What is being asked: Out of the entries that follow, copy each line containing "inverters".

Records shown:
....

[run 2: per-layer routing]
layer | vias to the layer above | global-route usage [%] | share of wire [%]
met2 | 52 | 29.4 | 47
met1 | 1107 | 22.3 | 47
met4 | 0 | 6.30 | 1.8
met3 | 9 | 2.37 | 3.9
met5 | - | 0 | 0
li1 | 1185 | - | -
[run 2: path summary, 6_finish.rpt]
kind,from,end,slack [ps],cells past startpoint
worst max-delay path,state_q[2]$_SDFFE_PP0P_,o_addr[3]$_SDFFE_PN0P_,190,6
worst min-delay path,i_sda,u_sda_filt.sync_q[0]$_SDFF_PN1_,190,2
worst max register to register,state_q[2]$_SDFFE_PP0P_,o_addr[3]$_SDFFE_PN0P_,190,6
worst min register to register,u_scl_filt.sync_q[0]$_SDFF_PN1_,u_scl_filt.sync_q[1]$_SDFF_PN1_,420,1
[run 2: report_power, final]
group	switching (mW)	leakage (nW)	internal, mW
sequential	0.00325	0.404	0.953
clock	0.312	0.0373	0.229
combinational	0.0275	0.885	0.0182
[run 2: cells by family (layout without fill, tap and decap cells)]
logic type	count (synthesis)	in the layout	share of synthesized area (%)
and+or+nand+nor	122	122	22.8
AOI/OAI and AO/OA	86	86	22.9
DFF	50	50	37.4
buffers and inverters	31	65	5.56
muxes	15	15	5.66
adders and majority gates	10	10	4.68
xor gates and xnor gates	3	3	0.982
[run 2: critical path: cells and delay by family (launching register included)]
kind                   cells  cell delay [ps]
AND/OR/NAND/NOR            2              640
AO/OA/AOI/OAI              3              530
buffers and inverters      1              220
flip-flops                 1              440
**config.mk**
```make
export PLATFORM = sky130hd
export DESIGN_NAME = posit_accum_feeder
export DESIGN_NICKNAME = d
export VERILOG_FILES = /design/src/rtl/posit_accum_feeder.sv
export SDC_FILE = /design/constraint.sdc
export NUM_CORES = 1
export LEC_CHECK = 0
export CORE_UTILIZATION = 38
export CTS_BUF_LIST = sky130_fd_sc_hd__clkbuf_8
export DETAILED_ROUTE_END_ITERATION = 16
export PLACE_DENSITY = 0.86
export SYNTH_ARGS = -nofsm -noshare
export SYNTH_HDL_FRONTEND = slang
export SYNTH_SLANG_ARGS = --single-unit
```
**constraint.sdc**
```tcl
create_clock -name clk -period 2.14 [get_ports clk]
set_input_delay 0.642 -clock clk [delete_from_list [all_inputs] [get_ports clk]]
set_output_delay 0.642 -clock clk [all_outputs]
set_load 0.05 [all_outputs]
```
**src/rtl/posit_accum_feeder.sv**
```systemverilog
// Posit accumulator feeder: streams a batch of posit terms into the accumulator, then presents the sum.
// Optional DRAIN watchdog enabled by defining POSIT_FEEDER_TIMEOUT_EN.
module posit_accum_feeder #(
  parameter int N       = 32,
  parameter int ES      = 3,
  parameter int CNT_W   = 16,
  parameter int TIMEOUT = 1024
) (
  input  logic             clk,
  input  logic             rst,
  input  logic             s_valid,
  output logic             s_ready,
  input  logic [N-1:0]     s_data,
  input  logic             s_last,
  output logic             acc_clr,
  output logic             acc_start,
  output logic [N-1:0]     acc_in1,
  input  logic [N-1:0]     acc_result,
  input  logic             acc_inf,
  input  logic             acc_zero,
  input  logic             acc_done,
  output logic             m_valid,
  input  logic             m_ready,
  output logic [N-1:0]     m_result,
  output logic             m_inf,
  output logic             m_zero,
  output logic [CNT_W-1:0] m_count,
  output logic             m_timeout
);

  typedef enum logic [2:0] {IDLE, CLEAR, FEED, DRAIN, HOLD} state_t;

  localparam logic [N-1:0] NAR = {1'b1, {(N-1){1'b0}}};

  state_t           r_state, w_next;
  logic             r_acc_start;
  logic [N-1:0]     r_acc_in1;
  logic [CNT_W-1:0] r_cnt;
  logic             r_nar;
  logic [N-1:0]     r_m_result;
  logic             r_m_inf, r_m_zero;
  logic             w_hs, w_tmo, w_accept;
  logic             w_unused_cfg;

  // ES only describes the number format; the feeder never decodes it.
  assign w_unused_cfg = |{ES, TIMEOUT};

  assign w_hs     = s_valid & s_ready;
  assign w_accept = m_valid & m_ready;

`ifdef POSIT_FEEDER_TIMEOUT_EN
  localparam int TW = $clog2(TIMEOUT + 1);
  logic [TW-1:0] r_tmo_cnt;
  logic          r_m_tmo;

  always_ff @(posedge clk) begin
    if (rst || r_state != DRAIN) r_tmo_cnt <= '0;
    else                         r_tmo_cnt <= r_tmo_cnt + 1'b1;
  end

  // Fires on the TIMEOUT-th DRAIN cycle; a real acc_done in that cycle still wins.
  assign w_tmo = (r_state == DRAIN) && !acc_done && (r_tmo_cnt == TW'(TIMEOUT - 1));

  always_ff @(posedge clk) begin
    if (rst)                             r_m_tmo <= 1'b0;
    else if (r_state == DRAIN && acc_done) r_m_tmo <= 1'b0;
    else if (w_tmo)                      r_m_tmo <= 1'b1;
    else if (w_accept)                   r_m_tmo <= 1'b0;
  end
  assign m_timeout = r_m_tmo;
`else
  assign w_tmo     = 1'b0;
  assign m_timeout = 1'b0;
`endif

  always_ff @(posedge clk) begin
    if (rst) r_state <= IDLE;
    else     r_state <= w_next;
  end

  always_comb begin
    w_next = r_state;
    case (r_state)
      IDLE:    if (s_valid) w_next = CLEAR;
      CLEAR:   w_next = FEED;
      FEED:    if (w_hs && s_last) w_next = DRAIN;
      DRAIN:   if (acc_done || w_tmo) w_next = HOLD;
      HOLD:    if (m_ready) w_next = IDLE;
      default: w_next = IDLE;
    endcase
  end

  assign s_ready = (r_state == FEED);
  assign acc_clr = (r_state == CLEAR);
  assign m_valid = (r_state == HOLD);

  always_ff @(posedge clk) begin
    if (rst) begin
      r_acc_start <= 1'b0;
      r_acc_in1   <= '0;
      r_cnt       <= '0;
      r_nar       <= 1'b0;
      r_m_result  <= '0;
      r_m_inf     <= 1'b0;
      r_m_zero    <= 1'b0;
    end else begin
      r_acc_start <= w_hs;
      if (w_hs) begin
        r_acc_in1 <= s_data;
        if (r_cnt != '1)   r_cnt <= r_cnt + 1'b1;
        if (s_data == NAR) r_nar <= 1'b1;
      end
      if (r_state == DRAIN) begin
        if (acc_done) begin
          r_m_result <= acc_result;
          r_m_zero   <= acc_zero;
          r_m_inf    <= acc_inf | r_nar;
        end else if (w_tmo) begin
          r_m_result <= NAR;
          r_m_zero   <= 1'b0;
          r_m_inf    <= 1'b1;
        end
      end
      if (w_accept) begin
        r_cnt <= '0;
        r_nar <= 1'b0;
      end
    end
  end

  assign acc_start = r_acc_start;
  assign acc_in1   = r_acc_in1;
  assign m_result  = r_m_result;
  assign m_inf     = r_m_inf;
  assign m_zero    = r_m_zero;
  assign m_count   = r_cnt;

endmodule

```
==> results of run 1 <==
==> power groups by stage <==
stage | clock [mW] | combinational, mW | sequential [mW]
3_3_place_gp | 0 | 0.428 | 1.70
3_5_place_dp | 0 | 0.436 | 1.70
4_1_cts | 1.24 | 0.426 | 1.66
5_1_grt | 1.30 | 0.451 | 1.67
6_report | 1.20 | 0.424 | 1.66
2_1_floorplan | 0 | 0.116 | 1.79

....

Finished exercise:
buffers and inverters	31	65	5.56
buffers and inverters      1              220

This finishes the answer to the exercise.